Second, and most importantly, consideration should be given to interventions aimed specifically at the children of parents with SMI. As part of the current work, stakeholder consultations identified a range of service outcomes relevant to this target population. These included aspects of family functioning and parental well-being but also extended to include children’s social relationship quality, recreational engagement, self-esteem, problem-based coping skills and mental health literacy. It is debatable whether or not these outcomes could be improved by parenting interventions alone. Further research aimed at developing truly child-centred health- and social-care services thus needs to consider ways of addressing these potentially important components of QoL. A key empirical question is whether or not children’s QoL can be improved independently of parenting behaviour or parental psychopathology and which combination of parent, child- and family-based interventions will lead to the greatest effect.

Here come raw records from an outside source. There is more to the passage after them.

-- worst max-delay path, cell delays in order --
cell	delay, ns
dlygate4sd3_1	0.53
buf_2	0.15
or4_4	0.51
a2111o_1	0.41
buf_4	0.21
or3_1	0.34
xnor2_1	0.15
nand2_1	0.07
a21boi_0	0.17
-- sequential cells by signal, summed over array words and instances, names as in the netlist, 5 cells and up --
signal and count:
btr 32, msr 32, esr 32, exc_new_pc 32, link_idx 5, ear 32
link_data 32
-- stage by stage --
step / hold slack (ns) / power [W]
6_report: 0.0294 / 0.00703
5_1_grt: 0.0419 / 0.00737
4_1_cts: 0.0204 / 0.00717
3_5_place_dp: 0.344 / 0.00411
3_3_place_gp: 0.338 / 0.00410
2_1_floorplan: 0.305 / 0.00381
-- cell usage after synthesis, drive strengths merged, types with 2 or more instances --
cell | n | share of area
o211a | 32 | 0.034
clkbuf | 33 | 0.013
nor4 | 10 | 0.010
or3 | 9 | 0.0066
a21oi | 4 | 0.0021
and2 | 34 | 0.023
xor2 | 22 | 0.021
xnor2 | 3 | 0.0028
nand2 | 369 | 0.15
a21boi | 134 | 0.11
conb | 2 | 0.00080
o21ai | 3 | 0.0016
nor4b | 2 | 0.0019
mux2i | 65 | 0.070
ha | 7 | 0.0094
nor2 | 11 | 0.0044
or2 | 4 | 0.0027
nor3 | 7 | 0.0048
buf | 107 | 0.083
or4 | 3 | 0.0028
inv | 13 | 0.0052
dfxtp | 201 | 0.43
## src/rtl/pte_walk_pkg.sv

```systemverilog
package pte_walk_pkg;
  typedef enum logic [1:0] {
    ST_IDLE  = 2'd0,
    ST_RD_HI = 2'd1,
    ST_RD_LO = 2'd2,
    ST_CHECK = 2'd3
  } walkState_t;

  typedef struct packed {
    logic loadStart;
    logic capHi;
    logic capLo;
    logic nextEntry;
    logic setFound;
    logic setMiss;
    logic selLo;
  } walkStrobes_t;
endpackage

```

## src/rtl/pte_walk_ctrl.sv

```systemverilog
module pte_walk_ctrl
  import pte_walk_pkg::*;
(
  input  logic         clk,
  input  logic         rstN,
  input  logic         startReq,
  input  logic         memValid,
  input  logic         tagMatch,
  input  logic         lastEntry,
  output logic         busy,
  output logic         memReq,
  output walkStrobes_t strobes
);
  walkState_t state, stateNext;

  always_ff @(posedge clk) begin
    if (!rstN) state <= ST_IDLE;
    else       state <= stateNext;
  end

  always_comb begin
    stateNext = state;
    strobes   = '0;
    memReq    = 1'b0;
    unique case (state)
      ST_IDLE: begin
        if (startReq) begin
          strobes.loadStart = 1'b1;
          stateNext = ST_RD_HI;
        end
      end
      ST_RD_HI: begin
        memReq = 1'b1;
        if (memValid) begin
          strobes.capHi = 1'b1;
          stateNext = ST_RD_LO;
        end
      end
      ST_RD_LO: begin
        memReq = 1'b1;
        strobes.selLo = 1'b1;
        if (memValid) begin
          strobes.capLo = 1'b1;
          stateNext = ST_CHECK;
        end
      end
      ST_CHECK: begin
        if (tagMatch) begin
          strobes.setFound = 1'b1;
          stateNext = ST_IDLE;
        end else if (lastEntry) begin
          strobes.setMiss = 1'b1;
          stateNext = ST_IDLE;
        end else begin
          strobes.nextEntry = 1'b1;
          stateNext = ST_RD_HI;
        end
      end
      default: stateNext = ST_IDLE;
    endcase
  end

  assign busy = (state != ST_IDLE);
endmodule

```

## src/rtl/pte_walk_dp.sv

```systemverilog
module pte_walk_dp
  import pte_walk_pkg::*;
#(
  parameter int ADDR_W  = 32,
  parameter int HASH_W  = 19,
  parameter int TAG_W   = 24,
  parameter int ENTRIES = 8
) (
  input  logic              clk,
  input  logic              rstN,
  input  walkStrobes_t      strobes,
  input  logic [ADDR_W-1:0] tableBase,
  input  logic [HASH_W-1:0] sizeMask,
  input  logic [HASH_W-1:0] hashVal,
  input  logic [TAG_W-1:0]  vpnTag,
  input  logic [31:0]       memData,
  output logic [ADDR_W-1:0] memAddr,
  output logic              tagMatch,
  output logic              lastEntry,
  output logic              found,
  output logic              notFound,
  output logic [$clog2(ENTRIES)-1:0] hitIndex,
  output logic [31:0]       entryHi,
  output logic [31:0]       entryLo
);
  localparam int IDX_W       = $clog2(ENTRIES);
  localparam int ENTRY_SHIFT = 3;
  localparam int GROUP_SHIFT = IDX_W + ENTRY_SHIFT;
  localparam int PAD_W       = ADDR_W - HASH_W - GROUP_SHIFT;

  logic [ADDR_W-1:0] groupAddr;
  logic [ADDR_W-1:0] groupNext;
  logic [TAG_W-1:0]  tagReg;
  logic [IDX_W-1:0]  idx;
  logic [31:0]       workHi, workLo;
  logic [ADDR_W-1:0] entryOff;

  assign groupNext = tableBase |
                     {{PAD_W{1'b0}}, (hashVal & sizeMask), {GROUP_SHIFT{1'b0}}};

  assign entryOff = {{(ADDR_W-GROUP_SHIFT){1'b0}}, idx, strobes.selLo, 2'b00};
  assign memAddr  = groupAddr | entryOff;

  assign tagMatch  = workHi[31] && (workHi[TAG_W-1:0] == tagReg);
  assign lastEntry = (idx == IDX_W'(ENTRIES - 1));

  always_ff @(posedge clk) begin
    if (!rstN) begin
      groupAddr <= '0;
      tagReg    <= '0;
      idx       <= '0;
      workHi    <= '0;
      workLo    <= '0;
    end else begin
      if (strobes.loadStart) begin
        groupAddr <= groupNext;
        tagReg    <= vpnTag;
        idx       <= '0;
      end else if (strobes.nextEntry) begin
        idx <= idx + 1'b1;
      end
      if (strobes.capHi) workHi <= memData;
      if (strobes.capLo) workLo <= memData;
    end
  end

  always_ff @(posedge clk) begin
    if (!rstN) begin
      found    <= 1'b0;
      notFound <= 1'b0;
      hitIndex <= '0;
      entryHi  <= '0;
      entryLo  <= '0;
    end else begin
      found    <= strobes.setFound;
      notFound <= strobes.setMiss;
      if (strobes.setFound) begin
        hitIndex <= idx;
        entryHi  <= workHi;
        entryLo  <= workLo;
      end
    end
  end
endmodule

```

## src/rtl/pte_group_walker.sv

```systemverilog
module pte_group_walker
  import pte_walk_pkg::*;
#(
  parameter int ADDR_W = 32,
  parameter int HASH_W = 19,
  parameter int TAG_W  = 24
) (
  input  logic              clk,
  input  logic              rstN,
  input  logic              startReq,
  input  logic [ADDR_W-1:0] tableBase,
  input  logic [HASH_W-1:0] sizeMask,
  input  logic [HASH_W-1:0] hashVal,
  input  logic [TAG_W-1:0]  vpnTag,
  output logic              busy,
  output logic              memReq,
  output logic [ADDR_W-1:0] memAddr,
  input  logic              memValid,
  input  logic [31:0]       memData,
  output logic              found,
  output logic              notFound,
  output logic [2:0]        hitIndex,
  output logic [31:0]       entryHi,
  output logic [31:0]       entryLo
);
  walkStrobes_t strobes;
  logic tagMatch, lastEntry;

  pte_walk_ctrl u_ctrl (
    .clk       (clk),
    .rstN      (rstN),
    .startReq  (startReq),
    .memValid  (memValid),
    .tagMatch  (tagMatch),
    .lastEntry (lastEntry),
    .busy      (busy),
    .memReq    (memReq),
    .strobes   (strobes)
  );

  pte_walk_dp #(
    .ADDR_W  (ADDR_W),
    .HASH_W  (HASH_W),
    .TAG_W   (TAG_W),
    .ENTRIES (8)
  ) u_dp (
    .clk       (clk),
    .rstN      (rstN),
    .strobes   (strobes),
    .tableBase (tableBase),
    .sizeMask  (sizeMask),
    .hashVal   (hashVal),
    .vpnTag    (vpnTag),
    .memData   (memData),
    .memAddr   (memAddr),
    .tagMatch  (tagMatch),
    .lastEntry (lastEntry),
    .found     (found),
    .notFound  (notFound),
    .hitIndex  (hitIndex),
    .entryHi   (entryHi),
    .entryLo   (entryLo)
  );
endmodule

```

A key aim of this work should be the delivery of a manualised or sufficiently structured intervention to permit its routine integration into UK clinical practice. It is acknowledged that, while the children of parents with SMI remain at significantly greater risk of psychiatric mental health difficulties, they will not invariably have clinically significant mental health difficulties of their own. The limited data synthesised within our acceptability review suggests that psychoeducational and psychosocial approaches may ultimately constitute feasible and acceptable services for these individuals. Such interventions have increasingly been adopted by non-UK services. The Australian COPMI model is noteworthy in targeting multiple outcomes prioritised by our stakeholder group. Strengths-based programmes such as these aim to enhance a child’s resilience and self-esteem by combining psychoeducation, social support and recreational respite activities. However, these services have not been developed within a research framework and current evidence of their effect remains poor. To date, evaluations of COPMI models have been non-randomised or uncontrolled in their design. Similarly, studies provide no information about the likely costs and benefits of these interventions or the maintenance of their effects over time. The short- and longer-term value of these approaches currently remains unclear.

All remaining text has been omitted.